There’s an old saying in Tennessee – I know it’s in Texas, probably in Tennessee – that says, fool me once, shame on – shame on you. Fool me – you can’t get fooled again! — George W. Bush
It feels like we’ve seen this play before. It happened in 2010. Then again in 2011. More recently in 2015-2016. And who can forget early 2018? To quote Yogi Berra, “It’s déjà vu all over again.” We’re starting to think it is a glitch in the matrix.
Markets begin to deteriorate, losses begin to more rapidly accelerate, and then suddenly everything turns on a dime and market’s go on to recover almost all their losses within a few short weeks.
Trend following – like the trend equity mandates we manage here at Newfound – requires trends. If the market completely reverses course and regains almost all of its prior quarter’s losses within a few short weeks, it’s hard to argue that trend following should be successful. Indeed, it is the prototypical environment that we explicitly warn trend following will do quite poorly in.
That does not mean, however, that changing our approach in these environments would be a warranted course of action. We embrace a systematic approach to explicitly avoid contamination via emotion, particularly during these scenarios. Plus, as we like to say, “risk cannot be destroyed, only transformed.” Trying to eliminate the risk of whipsaw not only risks style pollution, but it likely introduces risk in unforeseen scenarios.
So, we have to scratch our heads a bit when clients ask us for an explanation as to our current positioning. After all, trend following is fairly transparent. You can probably pull up a chart, stand a few feet back, squint, and guess with a reasonable degree of accuracy as to how most trend models would be positioned.
When 12-month, 6-month, and 3-month returns for the S&P 500 were all negative at the end of December, it is a safe guess that we’re probably fairly defensively positioned in our domestic trend equity mandates. Despite January’s record-breaking returns, not a whole lot changed. 12-, 6-, and 3-month returns were negative, negative, and just slightly positive, respectively, entering February.
To be anything but defensively positioned would be a complete abandonment of trend following.
It is worth acknowledging that this may all just be Act I. Back when this show was screening in 2011 and 2015-2016, markets posted violent reversals – with the percent of stocks above their 50-day moving average climbing from less than 5% to more than 90% – only to roll over again and retest the lows.
Or this will be February 2018 part deux. We won’t know until well after the fact. And that can be frustrating depending upon your perspective of markets.

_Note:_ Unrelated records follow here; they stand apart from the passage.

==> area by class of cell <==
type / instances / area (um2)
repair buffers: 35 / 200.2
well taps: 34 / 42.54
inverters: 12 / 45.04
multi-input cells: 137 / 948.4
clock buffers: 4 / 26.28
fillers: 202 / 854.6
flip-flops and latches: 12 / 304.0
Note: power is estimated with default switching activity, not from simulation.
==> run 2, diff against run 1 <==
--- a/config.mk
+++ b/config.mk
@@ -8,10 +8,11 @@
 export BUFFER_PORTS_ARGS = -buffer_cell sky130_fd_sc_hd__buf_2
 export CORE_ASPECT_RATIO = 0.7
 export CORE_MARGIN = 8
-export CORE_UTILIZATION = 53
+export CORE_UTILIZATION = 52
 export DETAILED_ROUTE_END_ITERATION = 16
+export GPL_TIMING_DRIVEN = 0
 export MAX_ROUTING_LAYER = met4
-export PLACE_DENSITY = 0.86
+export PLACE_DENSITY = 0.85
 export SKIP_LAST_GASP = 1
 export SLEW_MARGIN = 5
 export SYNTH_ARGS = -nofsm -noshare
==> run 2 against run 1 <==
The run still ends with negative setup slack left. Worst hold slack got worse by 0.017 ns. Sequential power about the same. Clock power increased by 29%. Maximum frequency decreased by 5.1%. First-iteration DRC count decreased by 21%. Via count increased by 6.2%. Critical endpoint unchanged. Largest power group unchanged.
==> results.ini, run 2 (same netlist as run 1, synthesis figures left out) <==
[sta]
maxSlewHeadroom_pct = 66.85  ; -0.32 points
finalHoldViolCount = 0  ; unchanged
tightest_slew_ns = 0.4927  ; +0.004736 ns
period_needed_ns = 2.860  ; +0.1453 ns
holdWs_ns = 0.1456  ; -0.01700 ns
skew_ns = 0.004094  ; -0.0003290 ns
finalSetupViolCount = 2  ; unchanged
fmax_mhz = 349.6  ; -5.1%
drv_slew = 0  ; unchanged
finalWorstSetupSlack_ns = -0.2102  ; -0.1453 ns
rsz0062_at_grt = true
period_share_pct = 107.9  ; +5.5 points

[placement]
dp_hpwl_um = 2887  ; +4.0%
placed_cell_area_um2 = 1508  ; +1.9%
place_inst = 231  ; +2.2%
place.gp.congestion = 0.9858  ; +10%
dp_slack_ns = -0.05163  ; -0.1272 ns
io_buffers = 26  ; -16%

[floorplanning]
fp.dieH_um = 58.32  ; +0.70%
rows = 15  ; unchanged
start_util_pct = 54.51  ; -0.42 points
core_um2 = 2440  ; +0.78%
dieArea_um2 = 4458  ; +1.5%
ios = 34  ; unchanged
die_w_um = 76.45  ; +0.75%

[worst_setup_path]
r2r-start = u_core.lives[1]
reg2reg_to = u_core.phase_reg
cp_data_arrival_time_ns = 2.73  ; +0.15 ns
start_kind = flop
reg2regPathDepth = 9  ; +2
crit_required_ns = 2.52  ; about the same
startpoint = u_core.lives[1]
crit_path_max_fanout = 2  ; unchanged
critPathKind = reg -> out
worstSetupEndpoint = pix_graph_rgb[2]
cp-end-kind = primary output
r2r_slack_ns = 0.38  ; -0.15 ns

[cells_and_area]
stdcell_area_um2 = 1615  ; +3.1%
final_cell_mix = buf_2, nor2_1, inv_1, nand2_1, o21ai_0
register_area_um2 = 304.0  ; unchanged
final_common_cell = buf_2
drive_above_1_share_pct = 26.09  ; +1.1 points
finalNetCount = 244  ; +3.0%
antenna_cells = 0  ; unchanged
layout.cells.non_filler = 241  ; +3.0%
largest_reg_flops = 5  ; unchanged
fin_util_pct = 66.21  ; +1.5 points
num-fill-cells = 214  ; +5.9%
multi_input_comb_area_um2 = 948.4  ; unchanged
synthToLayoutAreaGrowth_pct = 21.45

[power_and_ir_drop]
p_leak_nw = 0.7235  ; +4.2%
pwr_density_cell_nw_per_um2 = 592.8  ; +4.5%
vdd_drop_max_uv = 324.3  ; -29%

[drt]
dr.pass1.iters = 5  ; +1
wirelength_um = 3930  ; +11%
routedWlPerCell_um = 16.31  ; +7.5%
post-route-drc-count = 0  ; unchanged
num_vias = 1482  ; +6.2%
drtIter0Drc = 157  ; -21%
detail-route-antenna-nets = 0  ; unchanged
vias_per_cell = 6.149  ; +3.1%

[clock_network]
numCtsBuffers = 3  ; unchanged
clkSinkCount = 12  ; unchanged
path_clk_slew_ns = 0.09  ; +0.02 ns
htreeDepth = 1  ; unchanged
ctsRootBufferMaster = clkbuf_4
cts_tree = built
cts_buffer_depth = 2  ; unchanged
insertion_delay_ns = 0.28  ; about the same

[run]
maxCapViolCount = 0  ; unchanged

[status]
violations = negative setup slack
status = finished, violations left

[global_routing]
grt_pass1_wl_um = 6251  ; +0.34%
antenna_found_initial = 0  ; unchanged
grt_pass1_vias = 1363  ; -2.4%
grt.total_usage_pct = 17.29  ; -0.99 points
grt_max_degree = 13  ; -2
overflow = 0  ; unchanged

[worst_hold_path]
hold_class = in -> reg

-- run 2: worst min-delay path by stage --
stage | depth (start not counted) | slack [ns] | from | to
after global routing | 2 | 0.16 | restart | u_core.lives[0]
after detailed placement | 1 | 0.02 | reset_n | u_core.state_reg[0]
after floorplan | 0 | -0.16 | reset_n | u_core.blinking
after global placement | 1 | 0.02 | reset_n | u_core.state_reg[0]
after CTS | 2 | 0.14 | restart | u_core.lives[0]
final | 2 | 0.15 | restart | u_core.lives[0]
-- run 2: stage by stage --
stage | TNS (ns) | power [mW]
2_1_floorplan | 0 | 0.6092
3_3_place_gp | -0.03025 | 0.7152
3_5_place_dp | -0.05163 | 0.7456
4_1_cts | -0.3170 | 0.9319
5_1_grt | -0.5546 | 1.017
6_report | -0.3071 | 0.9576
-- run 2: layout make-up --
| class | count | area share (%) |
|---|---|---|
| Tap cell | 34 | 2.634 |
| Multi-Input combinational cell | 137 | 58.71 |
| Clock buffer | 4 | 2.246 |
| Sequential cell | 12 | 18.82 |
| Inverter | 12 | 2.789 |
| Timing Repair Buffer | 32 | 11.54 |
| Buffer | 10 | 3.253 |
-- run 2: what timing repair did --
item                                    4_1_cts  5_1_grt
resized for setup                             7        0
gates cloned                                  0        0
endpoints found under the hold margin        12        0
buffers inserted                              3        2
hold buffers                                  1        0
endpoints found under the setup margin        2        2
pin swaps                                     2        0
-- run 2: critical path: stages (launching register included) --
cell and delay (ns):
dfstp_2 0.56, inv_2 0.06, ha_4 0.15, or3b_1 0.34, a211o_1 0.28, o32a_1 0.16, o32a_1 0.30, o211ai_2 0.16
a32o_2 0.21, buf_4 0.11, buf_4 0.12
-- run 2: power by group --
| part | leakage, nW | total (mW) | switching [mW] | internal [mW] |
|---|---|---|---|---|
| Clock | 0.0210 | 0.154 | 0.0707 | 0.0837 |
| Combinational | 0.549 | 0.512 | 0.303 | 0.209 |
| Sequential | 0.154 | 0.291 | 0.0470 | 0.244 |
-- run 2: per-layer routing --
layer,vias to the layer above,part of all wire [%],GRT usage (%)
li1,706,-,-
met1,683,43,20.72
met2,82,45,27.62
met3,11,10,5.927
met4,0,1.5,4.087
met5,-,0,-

If you take a deterministic view, incorrect positioning implies an error in judgement. You should have known to abandon trend following and buy the low on December 24th. If you take a probabilistic view, then it is possible to be correctly positioned for the higher probability event and still be wrong. The odds were tilted strongly towards continued negative market pressure and a defensive stance was warranted at the time.
We would argue that there is a third model as well: sustainability (or, more morbidly, survivability). It does not matter if you have a 99% chance of success while playing Russian Roulette: play long enough and you’re eventually going to lose. Permanently. Sustainability argues that the low-probability bet may be the one worth taking if the payoff is sufficient enough or it protects us from ruin.
Thus, for investors for whom failing fast is a priority risk, a partially defensive allocation in January and February may be well warranted, even if the intrinsic probabilities have reversed course (which, based on trends, they largely had not).
But sustainability also needs to be a discussion about being able to stick with a strategy. It does not matter if the strategy survives over the long run if the investor does not participate.
That is why we believe transparency and continued education are so critical. If we do not know what we are invested in, we cannot set correct expectations. Without correct expectations, everything feels unexpected. And when everything feels unexpected, we have no way to determine if a strategy is behaving correctly or not.
Which brings us back to trend equity strategies in Q4 2018 and January 2019. Did trend equity behave as expected?
Trend following has empirically exhibited three attractive characteristics:
- Positive Skew: The return distribution is asymmetric, with a larger right tail than left tail (i.e. greater frequency of larger, positive returns than large, negative returns).
- Convex Payoff Profile: As a function of the underlying asset the trend following strategy is applied on, upside potential tends to be greater than downside risk.
- Positive Premium: The strategy has a positive expected excess return.
While the first two features can be achieved by other means (e.g. option strategies), the third feature is downright anomalous, as we discussed in our recent commentary Trend: Convexity & Premium. Positive skew and convexity create and insurance-like payoff profile and therefore together tend to imply a negative premium.
The first two characteristics make trend following a potentially interesting portfolio diversifier. The last element, if it persists, makes it very interesting.
Yet while we may talk about these features as historically intrinsic properties of trend following, the nature of the trend-following strategy will significantly impact the horizon over which these features are observed. What is most important to acknowledge here is that skew and convexity are more akin to beta than they are alpha; they are byproducts of the trading strategy itself. While it can be hard to say things about alpha, we often can say quite a bit more about beta.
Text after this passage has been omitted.